Rational Design of Electrocatalysts for Water Oxidation Reaction: Inspiration from Photosystem II

To address the ever-increasing societal demand for clean energy, electrocatalytic water splitting has attracted considerable interest for the efficient production of H2 and O2. However, the oxygen evolution reaction (OER) is inherently sluggish and poses a significant challenge to the overall water splitting process. As a result, extensive research efforts have been dedicated to pursuing various approaches in developing efficient electrocatalysts for water oxidation. The oxygen-evolving center (OEC) of Photosystem II (PS II) is a natural model giving the prominent reference.
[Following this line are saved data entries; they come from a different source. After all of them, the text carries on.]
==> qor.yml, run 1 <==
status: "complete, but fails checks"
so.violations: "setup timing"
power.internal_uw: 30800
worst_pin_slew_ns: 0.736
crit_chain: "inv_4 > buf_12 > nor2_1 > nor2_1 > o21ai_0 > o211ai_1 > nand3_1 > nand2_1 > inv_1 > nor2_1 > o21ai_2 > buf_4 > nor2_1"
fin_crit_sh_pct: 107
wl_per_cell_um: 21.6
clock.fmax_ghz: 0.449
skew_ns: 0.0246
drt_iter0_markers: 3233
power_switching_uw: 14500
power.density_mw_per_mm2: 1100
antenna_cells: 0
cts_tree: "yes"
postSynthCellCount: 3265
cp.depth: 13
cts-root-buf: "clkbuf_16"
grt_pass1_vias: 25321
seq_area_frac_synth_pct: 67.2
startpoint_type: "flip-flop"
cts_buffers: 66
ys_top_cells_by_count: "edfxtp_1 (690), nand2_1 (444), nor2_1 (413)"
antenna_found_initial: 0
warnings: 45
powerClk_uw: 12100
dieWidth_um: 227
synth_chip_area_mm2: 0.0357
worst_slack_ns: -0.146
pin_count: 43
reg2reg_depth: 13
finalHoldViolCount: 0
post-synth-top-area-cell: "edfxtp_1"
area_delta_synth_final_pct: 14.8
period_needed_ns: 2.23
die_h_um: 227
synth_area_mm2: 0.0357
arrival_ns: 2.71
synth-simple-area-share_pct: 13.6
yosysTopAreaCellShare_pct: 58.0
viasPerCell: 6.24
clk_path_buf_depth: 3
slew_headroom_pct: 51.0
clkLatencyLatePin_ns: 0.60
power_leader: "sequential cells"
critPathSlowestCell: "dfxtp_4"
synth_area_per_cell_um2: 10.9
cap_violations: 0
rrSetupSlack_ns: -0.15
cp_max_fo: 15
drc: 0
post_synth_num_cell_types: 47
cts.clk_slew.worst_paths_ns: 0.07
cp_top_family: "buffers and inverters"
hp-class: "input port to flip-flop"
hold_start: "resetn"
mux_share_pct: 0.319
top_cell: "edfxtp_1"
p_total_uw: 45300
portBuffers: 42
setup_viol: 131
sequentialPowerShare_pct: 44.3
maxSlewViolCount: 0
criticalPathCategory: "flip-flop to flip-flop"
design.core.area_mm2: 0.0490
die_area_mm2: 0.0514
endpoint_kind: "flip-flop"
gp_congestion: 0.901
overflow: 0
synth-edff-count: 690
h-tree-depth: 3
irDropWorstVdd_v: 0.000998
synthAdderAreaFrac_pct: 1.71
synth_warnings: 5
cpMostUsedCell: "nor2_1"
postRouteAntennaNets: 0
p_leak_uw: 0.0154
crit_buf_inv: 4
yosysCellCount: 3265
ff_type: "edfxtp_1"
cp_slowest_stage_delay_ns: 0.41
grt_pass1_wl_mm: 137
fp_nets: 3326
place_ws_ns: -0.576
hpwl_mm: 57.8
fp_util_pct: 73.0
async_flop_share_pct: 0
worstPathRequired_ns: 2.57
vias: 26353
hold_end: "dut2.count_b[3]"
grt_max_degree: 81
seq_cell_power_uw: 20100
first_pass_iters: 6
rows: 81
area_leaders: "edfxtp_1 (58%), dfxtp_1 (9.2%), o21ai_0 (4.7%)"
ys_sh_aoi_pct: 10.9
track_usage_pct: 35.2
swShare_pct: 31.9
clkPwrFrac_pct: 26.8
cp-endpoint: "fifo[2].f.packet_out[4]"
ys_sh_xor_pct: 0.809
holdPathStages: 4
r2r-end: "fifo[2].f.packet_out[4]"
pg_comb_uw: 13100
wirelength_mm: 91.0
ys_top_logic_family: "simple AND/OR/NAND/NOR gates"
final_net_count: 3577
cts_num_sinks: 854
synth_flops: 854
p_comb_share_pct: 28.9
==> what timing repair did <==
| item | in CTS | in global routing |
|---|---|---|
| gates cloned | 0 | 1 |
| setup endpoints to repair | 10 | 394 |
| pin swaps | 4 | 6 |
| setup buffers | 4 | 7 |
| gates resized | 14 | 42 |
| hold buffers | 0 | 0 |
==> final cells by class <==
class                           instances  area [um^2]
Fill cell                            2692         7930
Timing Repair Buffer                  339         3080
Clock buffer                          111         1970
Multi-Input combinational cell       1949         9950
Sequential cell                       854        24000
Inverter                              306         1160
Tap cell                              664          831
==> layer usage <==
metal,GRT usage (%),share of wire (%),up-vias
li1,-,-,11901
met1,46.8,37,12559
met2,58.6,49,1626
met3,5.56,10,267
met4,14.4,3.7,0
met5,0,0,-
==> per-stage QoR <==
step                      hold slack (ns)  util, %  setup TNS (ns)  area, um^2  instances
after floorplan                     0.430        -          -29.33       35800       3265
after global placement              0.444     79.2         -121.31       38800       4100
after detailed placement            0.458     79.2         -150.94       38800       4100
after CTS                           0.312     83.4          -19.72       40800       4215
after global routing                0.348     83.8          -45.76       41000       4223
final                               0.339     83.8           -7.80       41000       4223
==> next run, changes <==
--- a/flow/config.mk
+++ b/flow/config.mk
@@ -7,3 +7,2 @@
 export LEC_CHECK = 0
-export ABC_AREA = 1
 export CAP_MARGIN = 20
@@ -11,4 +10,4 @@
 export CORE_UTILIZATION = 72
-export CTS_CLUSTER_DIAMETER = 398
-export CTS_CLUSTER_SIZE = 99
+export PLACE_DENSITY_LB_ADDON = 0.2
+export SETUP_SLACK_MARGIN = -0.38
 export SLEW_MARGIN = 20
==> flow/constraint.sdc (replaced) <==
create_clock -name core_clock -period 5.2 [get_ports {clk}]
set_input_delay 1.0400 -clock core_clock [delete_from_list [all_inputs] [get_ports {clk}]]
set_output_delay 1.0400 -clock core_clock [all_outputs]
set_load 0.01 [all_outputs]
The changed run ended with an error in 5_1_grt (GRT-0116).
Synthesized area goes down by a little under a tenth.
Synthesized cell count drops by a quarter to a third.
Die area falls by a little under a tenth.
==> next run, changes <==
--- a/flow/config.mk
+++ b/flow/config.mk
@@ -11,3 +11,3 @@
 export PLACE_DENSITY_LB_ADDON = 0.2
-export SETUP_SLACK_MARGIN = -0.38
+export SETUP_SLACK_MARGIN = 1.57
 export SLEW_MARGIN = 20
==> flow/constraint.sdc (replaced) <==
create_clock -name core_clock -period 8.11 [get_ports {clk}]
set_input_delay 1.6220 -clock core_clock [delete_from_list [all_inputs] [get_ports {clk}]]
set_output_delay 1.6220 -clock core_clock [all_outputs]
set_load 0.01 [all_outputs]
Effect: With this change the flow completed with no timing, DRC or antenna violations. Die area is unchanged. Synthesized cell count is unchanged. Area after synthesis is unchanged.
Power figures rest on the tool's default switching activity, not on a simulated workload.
==> 09-26: inputs <==
// datapath
module datapath (
    part,
    clock,
    value,
    positive,
    reset,
    counter,
    result
);
make LEC_CHECK=0 ABC_AREA=1 CAP_MARGIN=5 CELL_PAD_IN_SITES_GLOBAL_PLACEMENT=3 CORE_ASPECT_RATIO=1.01 CORE_MARGIN=6 CORE_UTILIZATION=27 CTS_CLUSTER_DIAMETER=206 CTS_CLUSTER_SIZE=69 GPL_TIMING_DRIVEN=0 HOLD_SLACK_MARGIN=0.21 MAX_ROUTING_LAYER=met5 PLACE_DENSITY_LB_ADDON=0.01 SETUP_SLACK_MARGIN=5.0 SLEW_MARGIN=10 TNS_END_PERCENT=90 finish   # period 38.5 ns
run.sh (not shown) runs the stock make flow with config.mk's settings and CLKGATE_MAP_FILE=.
==> 01-16 (differences from 09-26) <==
==> flow/config.mk (replaced) <==
export PLATFORM = sky130hd
export DESIGN_NAME = datapath
export DESIGN_NICKNAME = datapath
export VERILOG_FILES = /design/flow/design.v
export SDC_FILE = /design/flow/constraint.sdc
export NUM_CORES = 4
export LEC_CHECK = 0
export ABC_AREA = 1
export CAP_MARGIN = 0
export CELL_PAD_IN_SITES_GLOBAL_PLACEMENT = 1
export CORE_MARGIN = 6
export CORE_UTILIZATION = 40
export HOLD_SLACK_MARGIN = -0.03
export SLEW_MARGIN = 20
==> flow/constraint.sdc (replaced) <==
create_clock -name core_clock -period 42.0 [get_ports {clock}]
set_input_delay 8.4000 -clock core_clock [delete_from_list [all_inputs] [get_ports {clock}]]
set_output_delay 8.4000 -clock core_clock [all_outputs]
set_load 0.01 [all_outputs]
==> summary of the runs <==
Critical path depth is the same in 09-26 and 01-16.
In 09-26 the non-clock buffer count is higher than in 01-16, by 143.
Of 09-26 and 01-16, 09-26 has the higher worst setup slack (gap 0.97 ns).
Between 09-26 and 01-16, the lower first-iteration DRC count is in 09-26 (gap about 28%, measured against 01-16).
Between 09-26 and 01-16, the lower die area is in 01-16 (gap about 46%, measured against 01-16).
Against 01-16, the final area of 09-26 is larger by about 14%.
Of 09-26 and 01-16, 09-26 has the higher clock skew (gap 0.0046 ns).
Flip-flop count is the same in 01-16 and 09-26.
Between 09-26 and 01-16, the lower hold slack is in 09-26 (gap 0.00093 ns).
Hence, this review discusses recent advances in the design of artificial electrocatalyst inspired by PS II. The discussion begins with a brief introduction to the fundamentals of electrocatalytic water oxidation and PS II. Subsequently, the progress of the novel electrocatalysts inspired by PS II is presented in the following two aspects: engineering various transition metal clusters to mimic the inorganic metal cluster of OEC (Mn4O5Ca), and utilizing different ligands to simulate the protein and amino acid environment around [Mn4O5Ca]. In addition to outlying the structures, catalytic activities, and corresponding mechanisms of these prepared catalysts, this present review concludes by proposing several effective development perspectives to this emerging field that warrant further investigation. The electrocatalyst design for water oxidation reaction inspired by natural photosystem II was reviewed. The structure of the catalytic core [Mn4O5Ca] was instructive for the engineering of mono-/multicluster metal structures, and the protein environment around the oxygen generation centers was insightful for the selection of artificial catalyst ligands.image

Automated summary

This review discusses recent advances in the design of artificial electrocatalysts inspired by the oxygen-evolving center of natural photosystem II. The structure of the catalytic core [Mn4O5Ca] is instructive for the engineering of mono-/multicluster metal structures, and the protein environment around the oxygen generation centers provides insight for the selection of artificial catalyst ligands.